Libraries were prepared by Genotypic Technology (India), as paired-end reads (75*2) and sequenced using Illumina NextSeq. Quality checking of the raw reads was performed using FASTQC v0.11.3 and reads which had a phred score>30 were retained for downstream analyses. The reads were aligned to reference scaffolds or genomes for each species (BACs for B. anynana and the whole genome for D. plexippus) with BWA (0.7.13) using the following parameters –k INT, -w INT, -A INT, -B INT, -O INT, -E INT, -L INT, -U INT. The SAM files were converted to BAM files using SAMtools-0.1.7a and the resulting BAM files were converted to sorted BAM followed by removal of PCR duplicates. The final BAM files were then converted to BEDgraph files using BEDtools-2.14.3. Peaks were called with the MACS2 software using the aligned enriched and input (control) files with the qvalue (minimum FDR) cutoff to call significant peaks (Excel files S1-6).

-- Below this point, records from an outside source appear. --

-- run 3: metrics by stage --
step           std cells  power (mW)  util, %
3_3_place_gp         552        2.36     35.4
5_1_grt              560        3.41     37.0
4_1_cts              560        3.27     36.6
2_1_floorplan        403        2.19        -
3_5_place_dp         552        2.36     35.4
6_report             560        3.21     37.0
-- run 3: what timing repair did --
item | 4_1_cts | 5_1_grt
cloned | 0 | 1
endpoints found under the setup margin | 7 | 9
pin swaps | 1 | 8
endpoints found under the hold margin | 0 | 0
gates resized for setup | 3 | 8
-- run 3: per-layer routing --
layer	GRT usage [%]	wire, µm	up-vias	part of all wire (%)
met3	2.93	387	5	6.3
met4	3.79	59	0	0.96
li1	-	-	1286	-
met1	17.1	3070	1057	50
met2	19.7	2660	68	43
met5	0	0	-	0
`config.mk`:
```
export PLATFORM = sky130hd
export DESIGN_NAME = sps_port
export DESIGN_NICKNAME = d
export VERILOG_FILES = /design/src/hw/sps_pkg.sv /design/src/hw/sps_port.sv /design/src/hw/sps_skid.sv /design/src/hw/sps_rule_mon.sv
export SDC_FILE = /design/constraint.sdc
export NUM_CORES = 1
export LEC_CHECK = 0
export ABC_AREA = 1
export BUFFER_PORTS_ARGS = -buffer_cell sky130_fd_sc_hd__buf_4
export CAP_MARGIN = 15
export CORE_MARGIN = 1
export CORE_UTILIZATION = 50
export DETAILED_ROUTE_END_ITERATION = 10
export GPL_TIMING_DRIVEN = 0
export MAX_ROUTING_LAYER = met4
export PLACE_DENSITY = 0.75
export SLEW_MARGIN = 20
export SYNTH_ARGS = -nofsm -noshare
export SYNTH_HDL_FRONTEND = slang
export SYNTH_SLANG_ARGS = --single-unit
```
`constraint.sdc`:
```
create_clock -name i_mclk -period 5.6 [get_ports i_mclk]
set_input_delay 0.84 -clock i_mclk [delete_from_list [all_inputs] [get_ports i_mclk]]
set_output_delay 0.84 -clock i_mclk [all_outputs]
set_load 0.02 [all_outputs]
```
==> config.mk <==
export PLATFORM = sky130hd
export DESIGN_NAME = adcsc_ctrl
export DESIGN_NICKNAME = d
export VERILOG_FILES = /design/src/logic/adcsc_pkg.sv /design/src/logic/adcsc_fifo.sv /design/src/logic/adcsc_ctrl.sv
export SDC_FILE = /design/constraint.sdc
export NUM_CORES = 1
export LEC_CHECK = 0
export ABC_AREA = 0
export BUFFER_PORTS_ARGS = -buffer_cell sky130_fd_sc_hd__buf_4
export CAP_MARGIN = 5
export CELL_PAD_IN_SITES_DETAIL_PLACEMENT = 1
export CELL_PAD_IN_SITES_GLOBAL_PLACEMENT = 2
export CORE_MARGIN = 2
export CORE_UTILIZATION = 46
export DETAILED_ROUTE_END_ITERATION = 16
export PLACE_DENSITY = 0.91
export SLEW_MARGIN = 20
export SYNTH_ARGS = -nofsm -noshare
export SYNTH_HDL_FRONTEND = slang
export SYNTH_SLANG_ARGS = --single-unit
==> constraint.sdc <==
create_clock -name clk_sys -period 5.2 [get_ports clk_sys]
set_input_delay 1.04 -clock clk_sys [delete_from_list [all_inputs] [get_ports clk_sys]]
set_output_delay 1.04 -clock clk_sys [all_outputs]
set_load 0.05 [all_outputs]
<file path="src/rtl/bkreg_defs.vh">
// offsets, field positions, reset values and fuse word indices for the buck register slice
`ifndef BKREG_DEFS_VH
`define BKREG_DEFS_VH

// ============================================================
// register offsets (8-bit register address space)
`define BKREG_ADDR_SLEEP_VOLT   8'h3a
`define BKREG_ADDR_CONTROL      8'h3b
`define BKREG_ADDR_LIMIT_TIMING 8'h3c
`define BKREG_ADDR_BUCK3_VOLT   8'h3e

// ============================================================
// control register field positions
`define BKREG_CTL_RUN_EN        0
`define BKREG_CTL_STBY_EN       1
`define BKREG_CTL_SLEEP_EN      2
`define BKREG_CTL_LOW_POWER     3
`define BKREG_CTL_SLEW          4
`define BKREG_CTL_FORCED_PULSE_WIDTH_RAMP     5
`define BKREG_CTL_FORCED_PULSE_WIDTH          6
`define BKREG_CTL_DISCH_DIS     7

// limit/timing register field positions
`define BKREG_LIM_ILIM_MSB      1
`define BKREG_LIM_ILIM_LSB      0
`define BKREG_LIM_TIMING        4

// ============================================================
// field widths and reset values
`define BKREG_VCODE_W           6
`define BKREG_B3CODE_W          4
`define BKREG_CONTROL_RST       8'h00
`define BKREG_LIMIT_RST         8'h00
`define BKREG_SLEW_FAST_RST     1'b0

// ============================================================
// fuse shadow load sequence: one fuse word per index, three load steps each
`define BKREG_FUSE_WORDS        4
`define BKREG_FUSE_AW           2
`define BKREG_FUSE_SLEEPV       2'h0
`define BKREG_FUSE_CONTROL      2'h1
`define BKREG_FUSE_LIMIT        2'h2
`define BKREG_FUSE_BUCK3V       2'h3

`endif

</file>
<file path="src/rtl/bkreg_fuse_rom.v">
// small fuse memory with a registered read port, loaded by the fuse programming path
`timescale 1ns/1ps

module bkreg_fuse_rom (
  clk,
  rst_sync_n,
  prog_we,
  prog_addr,
  prog_data,
  rd_addr,
  rd_data
);
  input  wire       clk;        // system clock
  input  wire       rst_sync_n; // synchronised reset, active low
  input  wire       prog_we;    // fuse programming write strobe
  input  wire [1:0] prog_addr;  // fuse word to program
  input  wire [7:0] prog_data;  // fuse word value
  input  wire [1:0] rd_addr;    // fuse word to read
  output reg  [7:0] rd_data;    // registered read data

  // ============================================================
  // storage: no reset so it maps onto a plain memory
  reg [7:0] mem [0:3];

  // programming writes; the array keeps its contents through reset
  always @(posedge clk) begin
    if (prog_we) begin
      mem[prog_addr] <= prog_data;
    end
  end

  // registered read port
  always @(posedge clk or negedge rst_sync_n) begin
    if (!rst_sync_n) begin
      rd_data <= 8'h00;
    end else begin
      rd_data <= mem[rd_addr];
    end
  end

endmodule

</file>
<file path="src/rtl/bkreg_top.v">
// buck regulator control register slice with fuse-loaded defaults
`timescale 1ns/1ps
`include "bkreg_defs.vh"

module bkreg_top (
  clk,
  rst_n,
  reg_addr,
  reg_wdata,
  reg_wr,
  reg_rd,
  reg_rdata,
  fuse_prog_we,
  fuse_prog_addr,
  fuse_prog_data,
  fuse_scaling_select,
  buck2_run_voltage_code,
  mode_standby,
  mode_sleep,
  fuse_load_done,
  buck2_sleep_voltage_code,
  buck2_on,
  buck2_low_power_select,
  buck2_slew_select,
  buck2_forced_pwm_on_ramp_down,
  buck2_forced_pwm,
  buck2_discharge_on,
  buck2_current_limit,
  buck2_timing_method,
  buck3_run_voltage_code
);
  input  wire       clk;                           // 10 MHz system clock
  input  wire       rst_n;                         // asynchronous reset, active low
  input  wire [7:0] reg_addr;                      // register address
  input  wire [7:0] reg_wdata;                     // register write data
  input  wire       reg_wr;                        // write strobe
  input  wire       reg_rd;                        // read strobe
  output reg  [7:0] reg_rdata;                     // read data, one cycle after strobe
  input  wire       fuse_prog_we;                  // fuse programming strobe
  input  wire [1:0] fuse_prog_addr;                // fuse word address
  input  wire [7:0] fuse_prog_data;                // fuse word data
  input  wire       fuse_scaling_select;           // fuse option, pin level
  input  wire [5:0] buck2_run_voltage_code;        // run code from neighbouring slice
  input  wire       mode_standby;                  // device in standby, pin level
  input  wire       mode_sleep;                    // device in sleep, pin level
  output reg        fuse_load_done;                // fuse shadow loading finished
  output reg  [5:0] buck2_sleep_voltage_code;      // sleep voltage to regulator
  output reg        buck2_on;                      // regulator enable for current mode
  output reg        buck2_low_power_select;        // low-power mode request
  output reg        buck2_slew_select;             // effective slew select
  output reg        buck2_forced_pwm_on_ramp_down; // forced pwm while ramping down
  output reg        buck2_forced_pwm;              // forced pwm always
  output reg        buck2_discharge_on;            // discharge resistor connect
  output reg  [1:0] buck2_current_limit;           // current limit code
  output reg        buck2_timing_method;           // 0 on-time, 1 off-time
  output reg  [3:0] buck3_run_voltage_code;        // buck3 run code

  // ============================================================
  // timing overview
  // - reset asserts at once and releases two edges after rst_n rises
  // - the fuse copy then takes three cycles per word, twelve in all
  // - fuse_load_done rises one edge after the last word is taken
  // - register writes are accepted only once fuse_load_done is high,
  //   so a write can never land between two fuse words
  // - reads work from the internal release on and cost no wait state
  // - a write reaches storage at its own edge and the regulator
  //   outputs one edge later; mode pins add two synchroniser edges
  // - enable and discharge are registered from one next value, so
  //   the resistor is never connected while the enable is high

  // ============================================================
  // reset release synchroniser
  // rst_n may rise at any point of the clock period; the two flops
  // make the release land on a clock edge, so no register sees a
  // release too close to its sampling edge
  reg rst_meta_q;  // first stage, read only by the second
  reg rst_sync_q;  // synchronised reset used everywhere else

  always @(posedge clk or negedge rst_n) begin
    if (!rst_n) begin
      rst_meta_q <= 1'b0;
      rst_sync_q <= 1'b0;
    end else begin
      rst_meta_q <= 1'b1;
      rst_sync_q <= rst_meta_q;
    end
  end

  // ============================================================
  // pin input synchronisers (mode pins and fuse option)
  // these pins come from outside this clock domain; each bit is
  // synchronised alone, which is safe because no logic relies on
  // two of them changing in the same cycle
  reg [2:0] pin_meta_q;  // first stage
  reg [2:0] pin_q;       // second stage: {scaling_select, sleep, standby}

  always @(posedge clk or negedge rst_sync_q) begin
    if (!rst_sync_q) begin
      pin_meta_q <= 3'h0;
      pin_q      <= 3'h0;
    end else begin
      pin_meta_q <= {fuse_scaling_select, mode_sleep, mode_standby};
      pin_q      <= pin_meta_q;
    end
  end

  wire in_standby   = pin_q[0];
  wire in_sleep     = pin_q[1];
  wire scaling_fuse = pin_q[2];

  // ============================================================
  // fuse memory and boot load sequencer
  // the memory read port is registered, so each word needs three
  // steps: present the address, let the read flop capture it, copy.
  // a slower sequencer was traded for a plain memory with no bypass
  localparam [1:0] LD_ISSUE = 2'b00;  // present read address
  localparam [1:0] LD_WAIT  = 2'b01;  // memory read latency
  localparam [1:0] LD_TAKE  = 2'b10;  // copy word into shadow
  localparam [1:0] LD_DONE  = 2'b11;  // normal operation

  reg  [1:0] ld_state_q;  // loader state
  reg  [1:0] ld_idx_q;    // fuse word being loaded
  wire [7:0] fuse_word;   // registered fuse read data

  bkreg_fuse_rom u_fuse (
    .clk        (clk),
    .rst_sync_n (rst_sync_q),
    .prog_we    (fuse_prog_we),
    .prog_addr  (fuse_prog_addr),
    .prog_data  (fuse_prog_data),
    .rd_addr    (ld_idx_q),
    .rd_data    (fuse_word)
  );

  // walk through the fuse words once after each reset
  always @(posedge clk or negedge rst_sync_q) begin
    if (!rst_sync_q) begin
      ld_state_q <= LD_ISSUE;
      ld_idx_q   <= 2'h0;
    end else begin
      case (ld_state_q)
        LD_ISSUE: begin
          ld_state_q <= LD_WAIT;
        end
        LD_WAIT: begin
          ld_state_q <= LD_TAKE;
        end
        LD_TAKE: begin
          // last word taken: stop, else move on
          if (ld_idx_q == `BKREG_FUSE_WORDS - 1) begin
            ld_state_q <= LD_DONE;
          end else begin
            ld_idx_q   <= ld_idx_q + 2'h1;
            ld_state_q <= LD_ISSUE;
          end
        end
        default: begin
          ld_state_q <= LD_DONE;
        end
      endcase
    end
  end

  wire loading = (ld_state_q == LD_TAKE);
  wire booted  = (ld_state_q == LD_DONE);

  // ============================================================
  // register write decode; writes before fuse_load_done is high are
  // dropped so the fuse defaults cannot be half-overwritten, and the
  // one-off sleep code copy never meets a software write
  function is_write;
    input [7:0] addr;
    input [7:0] target;
    begin
      is_write = reg_wr && fuse_load_done && (addr == target);
    end
  endfunction

  wire wr_sleepv  = is_write(reg_addr, `BKREG_ADDR_SLEEP_VOLT);
  wire wr_control = is_write(reg_addr, `BKREG_ADDR_CONTROL);
  wire wr_limit   = is_write(reg_addr, `BKREG_ADDR_LIMIT_TIMING);
  wire wr_b3volt  = is_write(reg_addr, `BKREG_ADDR_BUCK3_VOLT);

  // ============================================================
  // storage registers
  // unused bits are not stored at all, which makes them read zero
  // and keeps writes to them from reaching the regulator
  // sleepv_fused_q marks that the sleep code holds a real value
  reg [5:0] sleepv_q;   // sleep voltage code
  reg [7:0] control_q;  // buck2 control bits
  reg [1:0] ilim_q;     // current limit
  reg       tmode_q;    // timing method
  reg [3:0] b3volt_q;   // buck3 run code
  reg       sleepv_fused_q;  // sleep code set by a nonzero fuse word, the run code copy or a write

  // shadow registers: fuse words first, software after
  always @(posedge clk or negedge rst_sync_q) begin
    if (!rst_sync_q) begin
      sleepv_q       <= 6'h00;
      control_q      <= `BKREG_CONTROL_RST;
      ilim_q         <= 2'h0;
      tmode_q        <= 1'b0;
      b3volt_q       <= 4'h0;
      sleepv_fused_q <= 1'b0;
    end else if (loading) begin
      // boot copy from fuses
      case (ld_idx_q)
        `BKREG_FUSE_SLEEPV: begin
          sleepv_q       <= fuse_word[5:0];
          sleepv_fused_q <= (fuse_word != 8'h00);
        end
        `BKREG_FUSE_CONTROL: begin
          control_q <= fuse_word;
        end
        `BKREG_FUSE_LIMIT: begin
          ilim_q  <= fuse_word[`BKREG_LIM_ILIM_MSB:`BKREG_LIM_ILIM_LSB];
          tmode_q <= 1'b0;
        end
        default: begin
          b3volt_q <= fuse_word[3:0];
        end
      endcase
    end else if (ld_state_q == LD_DONE && !sleepv_fused_q && sleepv_q == 6'h00 &&
                 !wr_sleepv) begin
      // blank fuse: take a copy of the run code as the sleep code.
      // the copy happens once, in the first cycle after the load, and
      // a later run code change does not move the sleep code
      sleepv_q <= buck2_run_voltage_code;
      sleepv_fused_q <= 1'b1;
    end else begin
      // unused high bits are dropped on every write
      if (wr_sleepv) begin
        sleepv_q       <= reg_wdata[5:0];
        sleepv_fused_q <= 1'b1;
      end
      if (wr_control) begin
        control_q <= reg_wdata;
      end
      if (wr_limit) begin
        ilim_q  <= reg_wdata[`BKREG_LIM_ILIM_MSB:`BKREG_LIM_ILIM_LSB];
        tmode_q <= reg_wdata[`BKREG_LIM_TIMING];
      end
      if (wr_b3volt) begin
        b3volt_q <= reg_wdata[3:0];
      end
    end
  end

  // ============================================================
  // read data: one cycle after the strobe, zero for unused bits
  // read data returns to zero after its one cycle, so a stale value
  // can never be mistaken for a second read
  always @(posedge clk or negedge rst_sync_q) begin
    if (!rst_sync_q) begin
      reg_rdata <= 8'h00;
    end else if (reg_rd) begin
      if (reg_addr == `BKREG_ADDR_SLEEP_VOLT) begin
        reg_rdata <= {2'h0, sleepv_q};
      end else if (reg_addr == `BKREG_ADDR_CONTROL) begin
        reg_rdata <= control_q;
      end else if (reg_addr == `BKREG_ADDR_LIMIT_TIMING) begin
        reg_rdata <= {3'h0, tmode_q, 2'h0, ilim_q};
      end else if (reg_addr == `BKREG_ADDR_BUCK3_VOLT) begin
        reg_rdata <= {4'h0, b3volt_q};
      end else begin
        // unmapped addresses read zero
        reg_rdata <= 8'h00;
      end
    end else begin
      reg_rdata <= 8'h00;
    end
  end

  // ============================================================
  // enable for the present power mode; sleep wins over standby if
  // both pins are high. the discharge control is taken from the same next value,
  // so resistor and enable never overlap, not even for one cycle
  reg buck2_on_d;  // next value of buck2_on

  always @* begin
    if (in_sleep) begin
      buck2_on_d = control_q[`BKREG_CTL_SLEEP_EN];
    end else if (in_standby) begin
      buck2_on_d = control_q[`BKREG_CTL_STBY_EN];
    end else begin
      buck2_on_d = control_q[`BKREG_CTL_RUN_EN];
    end
  end

  // ============================================================
  // regulator control outputs, all registered
  always @(posedge clk or negedge rst_sync_q) begin
    if (!rst_sync_q) begin
      fuse_load_done                <= 1'b0;
      buck2_sleep_voltage_code      <= 6'h00;
      buck2_on                      <= 1'b0;
      buck2_low_power_select        <= 1'b0;
      buck2_slew_select             <= `BKREG_SLEW_FAST_RST;
      buck2_forced_pwm_on_ramp_down <= 1'b0;
      buck2_forced_pwm              <= 1'b0;
      buck2_discharge_on            <= 1'b0;
      buck2_current_limit           <= 2'h0;
      buck2_timing_method           <= 1'b0;
      buck3_run_voltage_code        <= 4'h0;
    end else begin
      fuse_load_done           <= booted;
      buck2_sleep_voltage_code <= sleepv_q;
      buck2_on                 <= buck2_on_d;
      // low power only outside run mode
      buck2_low_power_select <= control_q[`BKREG_CTL_LOW_POWER] &
                                (in_sleep | in_standby);
      // fuse option overrides: slew forced to the fast setting
      buck2_slew_select <= scaling_fuse ? `BKREG_SLEW_FAST_RST :
                           control_q[`BKREG_CTL_SLEW];
      buck2_forced_pwm_on_ramp_down <= control_q[`BKREG_CTL_FORCED_PULSE_WIDTH_RAMP];
      buck2_forced_pwm              <= control_q[`BKREG_CTL_FORCED_PULSE_WIDTH];
      // resistor only while the regulator is off and discharge allowed;
      // taken from the same next enable, so the two never overlap
      buck2_discharge_on <= ~control_q[`BKREG_CTL_DISCH_DIS] & ~buck2_on_d;
      buck2_current_limit    <= ilim_q;
      buck2_timing_method    <= tmode_q;
      buck3_run_voltage_code <= b3volt_q;
    end
  end

endmodule

</file>
<file path="config.mk">
export PLATFORM = sky130hd
export DESIGN_NAME = bkreg_top
export DESIGN_NICKNAME = d
export VERILOG_FILES = /design/src/rtl/bkreg_fuse_rom.v /design/src/rtl/bkreg_top.v
export VERILOG_INCLUDE_DIRS = /design/src /design/src/rtl
export SDC_FILE = /design/constraint.sdc
export NUM_CORES = 1
export LEC_CHECK = 0
export BUFFER_PORTS_ARGS = -buffer_cell sky130_fd_sc_hd__buf_2
export CAP_MARGIN = 40
export CORE_ASPECT_RATIO = 0.75
export CORE_UTILIZATION = 50
export DETAILED_ROUTE_END_ITERATION = 12
export HOLD_SLACK_MARGIN = 0.15
export PLACE_DENSITY = 0.72
export SYNTH_ARGS = -nofsm -noshare
export SYNTH_HDL_FRONTEND = slang
export SYNTH_SLANG_ARGS = --single-unit
</file>
<file path="constraint.sdc">
create_clock -name clk -period 3.75 [get_ports clk]
set_clock_uncertainty 0.05 [all_clocks]
set_input_delay 0.5625 -clock clk [delete_from_list [all_inputs] [get_ports clk]]
set_output_delay 0.5625 -clock clk [all_outputs]
set_load 0.005 [all_outputs]
</file>
==> impl_metrics.yaml <==
status:
  status: "finished clean"
pwr:
  power.ir.vdd_worst_mv: 0.288
  power_per_cell_area_nw_per_um2: 437
  leakage_power_nw: 2.03
clock_tree:
  clk_latency_ns: 0.36
  cts-root-buf: "clkbuf_8"
  clockBufferDepth: 2
  clock-sinks: 102
  worst_setup_hold_path_clk_slew_ns: 0.09
  clock_tree_from_tritoncts: "built"
  post_cts_resized: 0
  hold_buffers: 1
  post-cts-setup-buffer-count: 0
  cts_buffers: 9
  cts_max_level: 3
yosys:
  yosys.cell_count.top_type: "dfrtp_1"
  syn_area_um2: 4050
  synth-edff-count: 32
  synth_top_area_share_pct: 43.2
  avg_inst_size_synth_um2: 15.5
  ys_types: 48
  postSynthCellCount: 261
  yosysTopAreaCell: "dfrtp_1"
  area_contributors_post_synth: "dfrtp_1, edfxtp_1, mux2i_1"
  yosys_register_bits: 102
  ys_async_sr_fraction_pct: 68.6
  yosysWarnings: 0
  synth-seq-area-share_pct: 67.0
  synth_top_cells_by_count: "dfrtp_1, edfxtp_1, mux2i_1"
  postSynth.topFlopCell: "dfrtp_1"
  mappedNetlistNets: 305
critical_path:
  timing.critical_path.cells: "nor2b_1, buf_4, nor2_1, nand4_2, nand2_2, mux2_1"
  critical_path.reg2reg.startpoint: "ld_state_q[1]"
  r2r_cells: 6
  ff2ff_setup_slack_ns: 1.68
  critPathRequiredTime_ns: 3.94
  timing.critical_path.to_type: "flop"
  worstSetupPathType: "flop to flop"
  cp_launch_type: "flop"
  slowest_stage: "dfrtp_1"
  r2r-end: "control_q[0]"
  worst_ep_arrival_time_ns: 2.26
  critical_path.max_fanout: 17
  max_stage_delay_on_crit_path_ns: 0.42
  startpoint: "ld_state_q[1]"
timing:
  timing_worst_slew_pin_value_ns: 0.862
  rsz0062_at_grt: "false"
  min_period_ns: 2.07
  layout_worst_path_cycle_share_pct: 55.1
  fin_ws_ns: 1.68
  tns_ns: 0
  finalMaxSlewViolations: 0
  hold_viol_final: 0
  slew-limit-headroom_pct: 42.5
  finalSetupViolCount: 0
  fmaxAchievable_mhz: 484
grt:
  gr-usage-all-layers_pct: 19.5
  globalRouteOverflowTotal: 0
  grt_start_max_net_pins: 43
  via_count_of_the_first_global_routing_pass: 2367
  grt_antenna_before_repair: 0
  grt_first_pass_wirelength_um: 12200
place:
  port_buffers: 67
  gp_congestion: 0.787
  post-place-ws_ns: 1.42
  estimated_wirelength_of_the_detail_placed_design_um: 5380
  post_place_cell_area_um2: 4500
final_layout:
  insertedDiodeCount: 0
  layout-area-overhead-vs-synth_pct: 16.3
  fin_nets: 381
  post_route_cells_drive_above_1_share_pct: 33.6
  num-fill-cells: 622
  finalInstanceArea_um2: 4710
die:
  fp-row-count: 28
  boundaryPins: 68
  floorplan.initialDensity_pct: 51.4
  fp.coreArea_um2: 7880
  die_area_um2: 8470
  die_h_um: 79.9
  die_width_um: 106
route:
  detail_route.drc_violations: 0
  drt_first_iter_violations: 54
  vias_per_cell: 5.06
  drt_first_pass_iters: 5
  totalWireLength_um: 7280
  route.antenna.remaining_nets: 0
  num_vias: 2264
  route.detailed.wl_per_inst_um: 16.3
hold_path:
  min_path_type: "input pin to flop"
  worstHoldStart: "mode_sleep"
  hold_path_depth: 1
  min_delay_worst_endpoint: "pin_meta_q[1]"
run:
  timing.max_cap.violations: 0
critical path: cells and delay by family (launching register included):
kind / cells / cell delay, ns
multiplexers: 1 / 0.36
AND/OR/NAND/NOR: 4 / 0.93
flip-flops: 1 / 0.42
buffers and inverters: 1 / 0.20
kinds of logic after synthesis:
group | Yosys count | synth area share (%)
xor gates and xnor gates | 1 | 0.216
buffers and inverters | 21 | 2.47
AOI/OAI and AO/OA | 32 | 5.90
adders and majority gates | 4 | 1.24
and+or+nand+nor | 61 | 10.2
DFF | 102 | 67.0
muxes | 39 | 12.9
other | 1 | 0.0926
area by class of cell:
class                           count  area [µm²]  share of cell area [%]
Clock buffer                        9         124                    2.63
Clock inverter                      7        78.8                    1.67
Inverter                           15        56.3                    1.20
Multi-Input combinational cell    138        1240                    26.3
Sequential cell                   102        2710                    57.6
Tap cell                          105         131                    2.79
Timing Repair Buffer               71         368                    7.81
cells in the final DEF, fill, tap and decap left out, drive strengths merged, types with 4 or more instances in the layout:
cell and instances:
buf 70, mux4 8, edfxtp 32, mux2i 20, ha 4, nand2 12
o21ai 4, nor2b 7, nor2 14, nor4 5, a21oi 10, dfrtp 70
clkbuf 9, nand3 5, inv 18, mux2 11
stage by stage:
| stage | cells | total power [mW] | utilization (%) | hold slack (ns) |
|---|---|---|---|---|
| 2_1_floorplan | 261 | 1.32 | - | 0.217 |
| 3_3_place_gp | 430 | 1.39 | 57.0 | 0.284 |
| 3_5_place_dp | 430 | 1.39 | 57.0 | 0.286 |
| 4_1_cts | 447 | 2.08 | 59.7 | 0.240 |
| 5_1_grt | 447 | 2.15 | 59.7 | 0.225 |
| 6_report | 447 | 2.06 | 59.7 | 0.260 |
per-layer routing:
metal  part of all wire, %  global-route usage (%)  vias to the layer above
met3                   5.1                    5.55                        6
met5                     0                       0                        -
met2                    51                    33.0                       65
met1                    43                    24.8                     1098
met4                   1.0                    5.42                        0
li1                      -                       -                     1095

Fold-enrichment and log likelihood scores were calculated using the command bdgcmp script on the enriched and input BEDgraph files. The bdgcmp command also removes noise from the enriched sample relative to the control. The BEDgraph files were converted BigWig files using bdg2bw for visualization in IGV.
Usage notes
For this experiment we only collected one replicate per library.